The previous section has established that modern ANNs have the capability to solve complex and nonlinear problems due to hidden layers in their structure. This feature of ANNs, while allowing them to generate accurate predictions, is inherently problematic for social scientists. Usually, social scientists seek to understand the relationship between two or more variables, i.e., to answer a question like “Are X and Y related?” or “Does X have a significant effect on Y?” Meanwhile, the goal in machine learning is to be able to predict what will happen in the future. In machine learning, the most important question is “Can I approximate Y if I know X?” Hence, in machine learning, models are developed on sets of data where X (features or independent variables) and Y (outputs or dependent variables) are known. The models are evaluated by supplying them with previously unseen batches of Xs and seeing how accurately they can predict Y. Therefore, the metrics on which models are evaluated are not the statistical significance of individual variables but various metrics used to estimate how well the model fits the data. In classification exercises, they can be accuracy scores (correctly classified cases/total number of cases), and in regression tasks – R².

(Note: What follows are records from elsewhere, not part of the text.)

### src/hdl/npf_pkg.sv
// Shared types and constants for the normalized patch pixel fetch block.
// Used by every module under hdl except npf_ram; depends on nothing.
package npf_pkg;

    localparam int MAX_IMAGES   = 64;
    localparam int REC_AW       = 6;
    localparam int CNT_W        = 7;
    localparam int PIXEL_DEPTH  = 1048576;
    localparam int PIX_AW       = 20;
    localparam int FILL_W       = 21;
    localparam int MAX_DIM      = 1024;
    localparam int NUM_CHANNELS = 3;
    localparam int ADDR_W       = 25;
    localparam int QUO_W        = 21;
    localparam int DVS_W        = 11;
    localparam int IN_TDATA_W   = 88;
    localparam int OUT_TDATA_W  = 40;

    localparam logic [2:0] REG_PAD   = 3'd0;
    localparam logic [2:0] REG_WIN_H = 3'd1;
    localparam logic [2:0] REG_WIN_W = 3'd2;
    localparam logic [2:0] REG_NORM0 = 3'd3;
    localparam logic [2:0] REG_NORM1 = 3'd4;
    localparam logic [2:0] REG_NORM2 = 3'd5;

    typedef enum logic [1:0] {
        OP_HEADER = 2'd0,
        OP_PIXEL  = 2'd1,
        OP_FETCH  = 2'd2,
        OP_CLASS  = 2'd3
    } op_t;

    typedef enum logic [1:0] {
        STAT_OK     = 2'd0,
        STAT_RANGE  = 2'd1,
        STAT_REJECT = 2'd2,
        STAT_SAT    = 2'd3
    } status_t;

    typedef struct packed {
        op_t         op;
        logic [10:0] img_width_in;
        logic [10:0] img_height_in;
        logic [7:0]  img_class_in;
        logic [7:0]  pixel_byte;
        logic [23:0] window_index;
        logic [1:0]  chan;
        logic [10:0] row;
        logic [10:0] col;
    } item_t;

    typedef struct packed {
        logic [19:0] base;
        logic [10:0] width;
        logic [10:0] height;
        logic [7:0]  cls;
        logic [20:0] windows;
    } rec_t;

    typedef struct packed {
        logic [3:0]  pad_width;
        logic [10:0] window_height;
        logic [10:0] window_width;
        logic [63:0] norm0;
        logic [63:0] norm1;
        logic [63:0] norm2;
    } cfg_t;

    typedef struct packed {
        logic signed [31:0] pixel_norm;
        logic [7:0]         class_out;
        status_t            status;
    } res_t;

endpackage

### src/hdl/npf_front.sv
// Input side: accepts stream transactions, decodes them and queues them.
// Depends on npf_pkg.
module npf_front (
    input  logic                               aclk,
    input  logic                               aresetn,
    input  logic                               s_tvalid,
    output logic                               s_tready,
    input  logic [npf_pkg::IN_TDATA_W-1:0]     s_tdata,
    input  logic [1:0]                         s_tuser,
    output logic                               q_valid,
    output npf_pkg::item_t                     q_item,
    input  logic                               q_pop
);
    npf_pkg::item_t slot_reg [2];
    logic           wr_ptr_reg, rd_ptr_reg;
    logic [1:0]     cnt_reg;
    npf_pkg::item_t dec;
    logic           push, pop;

    always_comb begin
        dec.op            = npf_pkg::op_t'(s_tuser);
        dec.img_width_in  = s_tdata[10:0];
        dec.img_height_in = s_tdata[21:11];
        dec.img_class_in  = s_tdata[29:22];
        dec.pixel_byte    = s_tdata[37:30];
        dec.window_index  = s_tdata[61:38];
        dec.chan          = s_tdata[63:62];
        dec.row           = s_tdata[74:64];
        dec.col           = s_tdata[85:75];
    end

    assign s_tready = (cnt_reg != 2'd2);
    assign push     = s_tvalid && s_tready;
    assign q_valid  = (cnt_reg != 2'd0);
    assign pop      = q_pop && q_valid;
    assign q_item   = slot_reg[rd_ptr_reg];

    always_ff @(posedge aclk) begin
        if (!aresetn) begin
            wr_ptr_reg <= 1'b0;
            rd_ptr_reg <= 1'b0;
            cnt_reg    <= 2'd0;
        end else begin
            if (push) begin
                wr_ptr_reg <= ~wr_ptr_reg;
            end
            if (pop) begin
                rd_ptr_reg <= ~rd_ptr_reg;
            end
            cnt_reg <= cnt_reg + {1'b0, push} - {1'b0, pop};
        end
    end

    always_ff @(posedge aclk) begin
        if (push) begin
            slot_reg[wr_ptr_reg] <= dec;
        end
    end
endmodule

### config.mk
export PLATFORM = sky130hd
export DESIGN_NAME = npf_front
export DESIGN_NICKNAME = d
export VERILOG_FILES = /design/src/hdl/npf_pkg.sv /design/src/hdl/npf_front.sv
export SDC_FILE = /design/constraint.sdc
export NUM_CORES = 1
export LEC_CHECK = 0
export ABC_CLOCK_PERIOD_IN_PS = 6160
export BUFFER_PORTS_ARGS = -buffer_cell sky130_fd_sc_hd__buf_2
export CAP_MARGIN = 10
export CORE_UTILIZATION = 35
export CTS_BUF_LIST = sky130_fd_sc_hd__clkbuf_2 sky130_fd_sc_hd__clkbuf_4 sky130_fd_sc_hd__clkbuf_8
export CTS_CLUSTER_DIAMETER = 120
export DETAILED_ROUTE_END_ITERATION = 12
export GPL_ROUTABILITY_DRIVEN = 0
export PLACE_DENSITY = 0.64
export SLEW_MARGIN = 40
export SYNTH_ARGS = -nofsm -noshare
export SYNTH_HDL_FRONTEND = slang
export SYNTH_SLANG_ARGS = --single-unit
### constraint.sdc
create_clock -name aclk -period 6.16 [get_ports aclk]
set_clock_uncertainty 0.2 [all_clocks]
set_input_delay 0.924 -clock aclk [delete_from_list [all_inputs] [get_ports aclk]]
set_output_delay 0.924 -clock aclk [all_outputs]
set_load 0.03 [all_outputs]
==> flow_summary_export.csv <==
group,metric,value,unit
routing,vias_per_cell,4.525,
critical_path,start_kind,"flop",
global_route,grt_usage,12.45,%
routing,drtAntennaViolNets,0,
cts,cts_setup_buffers,0,
sta,worstMarginPinSlew,0.6905,ns
sta,maxSlewHeadroom,53.97,%
place,dp_hpwl,7756,um
die,rows,50,
pwr,power_leakage,3.067,nW
sta,hold_viol,0,
critical_path,worst-setup-path-type,"flop to primary output",
cts,cts_tree,"built",
global_route,grt_max_degree,48,
cts,clock_path_buffers,2,
critical_path,max_stage_delay,0.74,ns
routing,routedWlPerCell,16.03,um
synth,seq_area_frac_synth,80.86,%
hold_path,whs_path_depth,2,
die,core_area,18710,um2
critical_path,cp_slowest_cell,"dfxtp_4",
sta,setup_viol_count_final,0,
sta,report.final.slew_viol_count,0,
critical_path,cp-end-kind,"primary output",
synth,syn_inst,298,
final_layout,synthToLayoutAreaGrowth,23.28,%
global_route,grt_pass1_vias,3609,
global_route,overflow,0,
hold_path,hold_end,"wr_ptr_reg",
critical_path,required,5.04,ns
sta,rsz0062_at_grt,"false",
synth,yosys_warnings,0,
sta,fin_crit_sh,59.69,%
routing,wl,11840,um
sta,period_minus_slack,3.677,ns
pwr,irDropWorstVdd,0.0002261,V
final_layout,drive_gt1_share,60.71,%
synth,syn-num-nets,394,
cts,cts_buffers,17,
synth,synth-seq-cells,181,
cts,cts_root_buf,"clkbuf_8",
final_layout,fin_util,43.89,%
die,die_w,139.9,um
synth,synthesis.area,6660,um2
critical_path,r2r-start,"cnt_reg[0]",
hold_path,hold_path_class,"flop to flop",
routing,drt-initial-drc-count,108,
critical_path,cp_cell_sequence,"buf_4 > mux2_2 > buf_2",
job,cap_violations,0,
global_route,antenna_found_initial,0,
routing,drc_errors,0,
final_layout,largest_reg_flops,176,
sta,max_freq,0.2720,GHz
global_route,grt_pass1_wl,18270,um
synth,yosysUniqueCellTypes,18,
synth,avgSynthCellArea,22.35,um2
cts,hold_buffers,0,
cts,htreeDepth,4,
hold_path,worstHoldStart,"wr_ptr_reg",
critical_path,crit_fanout,46,
critical_path,timing.rr.end,"slot_reg[1][42]",
cts,postCtsResizedCells,0,
die,start_util,35.61,%
cts,cts.clk_slew.worst_paths,0.09,ns
routing,num_vias,3344,
die,dieArea,19580,um2
final_layout,nets,588,
critical_path,r2r_setup_slack,3.76,ns
die,ios,184,
routing,dr.pass1.iters,4,
critical_path,reg2regPathDepth,3,
place,io_buffers,181,
die,die_h,139.9,um
cts,cts.sinks,181,
pwr,power.density,415.8,nW/um2
critical_path,crit_arrival,2.55,ns
status,status,"complete, no violations",
cts,insertion_delay,0.44,ns
sta,setup_tns,0,ns
[cell families after synthesis]
| kind of cell | Yosys count | share of synthesized area [%] |
|---|---|---|
| xor gates and xnor gates | 3 | 0.3946 |
| buffers and inverters | 11 | 1.183 |
| muxes | 89 | 16.16 |
| and+or+nand+nor | 11 | 0.9206 |
| AOI/OAI and AO/OA | 1 | 0.1128 |
| DFF | 181 | 80.86 |
| adders and majority gates | 2 | 0.3757 |
[power by group]
group	switching [mW]	internal, mW	total, mW
combinational	0.650	0.376	1.03
sequential	0.0762	1.55	1.62
clock	0.387	0.379	0.766
[placed cells by master (no fill, tap or decap), types with 2 or more instances in the layout]
cell and instances:
dfxtp_1 4, nor2b_1 2, buf_4 4, xnor2_1 3, edfxtp_1 176, mux2_2 68, clkinv_4 3, clkbuf_8 17
clkinv_1 2, nand2_1 2, clkbuf_4 5, buf_2 181, and2_1 2, bufinv_16 2, mux2_4 20, nand2b_1 2
ha_1 2
[layer usage]
layer	part of all wire (%)	GRT usage [%]
met5	0	0
met4	1.9	6.420
met3	7.0	4.684
met2	51	21.34
met1	40	13.43
[stage by stage]
step	cells	instance area, um2	hold slack (ns)	worst slack (ns)	total power [mW]
2_1_floorplan	298	6660	0.2549	0.7275	2.432
3_3_place_gp	707	7830	0.3086	2.915	2.678
3_5_place_dp	707	7830	0.3439	2.882	2.698
4_1_cts	738	8208	0.3579	2.383	3.470
5_1_grt	738	8208	0.3856	2.291	3.574
6_report	739	8210	0.3489	2.483	3.414
[worst max path at each step]
stage                     startpoint              to  depth (start not counted)
final                           flop      q_item[55]                          3
after global routing            flop      q_item[55]                          3
after CTS                       flop      q_item[55]                          3
after detailed placement        flop      q_item[55]                          3
after global placement          flop      q_item[55]                          3
after floorplan             s_tvalid  slot_reg[0][0]                          2
[final cells by class]
cell class	instances	area, um2
inverters	1	3.754
flip-flops and latches	181	5389
well taps	234	292.8
clock buffers	22	271.5
fillers	1664	10500
clock inverters	9	106.4
repair buffers	185	935.9
multi-input cells	106	1209
diodes	1	2.502
[critical path, delay by kind of cell (launching register included)]
kind     cells  cell delay, ns
flops        1            0.74
mux          1            0.43
buf+inv      2            0.85
[synthesized netlist by cell type (all sizes together)]
master / instances / share of area [%]
nor2b: 2 / 0.19
and2: 2 / 0.19
o21a: 1 / 0.11
or2: 1 / 0.094
ha: 2 / 0.38
nand2b: 2 / 0.19
mux2: 88 / 16
nor2: 1 / 0.056
inv: 1 / 0.056
nand2: 2 / 0.11
edfxtp: 176 / 79
dfxtp: 5 / 1.5
buf: 10 / 1.1
xnor2: 3 / 0.39
mux2i: 1 / 0.15
and3: 1 / 0.094
Note: power is estimated with default switching activity, not from simulation.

Hidden layers in ANNs make it impossible to tell exactly how the inputs and outputs are related. ANNs can determine whether it is possible to correctly predict/estimate the output given by a particular input, but what exactly happens “under the hood,” or how exactly a particular input feature influences the output, remains unknown and impossible to determine. Only in recent years there has been some success in demonstrating what happens in the hidden layers of the neural network. For instance, “TensorFlow Playground”⁸ does a wonderful job visualizing MLP performance, but it is limited to a small number of data sets and few model parameters.

Furthermore, such an inability to pinpoint exactly how the input affects the output and whether this effect is significant makes ANNs not very useful in answering questions typically posed in social scien­ce research. Let us consider a question whether a person’s physical height affects workplace success and income.⁹ To answer this question, we would like to not only explain variations in workplace success and income using a model, which, among other things, uses a variable for a person’s height, but we would also be interested in whether height exercises a significant individual effect even when controlling for various background characteristics (such as age, gender, and education). To answer this question, we would have to turn to familiar statistical modelling, most likely a form of linear regression, and ANNs would be of little help. However, it is very likely that given the same inputs, an ANN model would be able to predict workplace success or income and that the ANN model would have better explanatory power (higher R²) than the linear regression.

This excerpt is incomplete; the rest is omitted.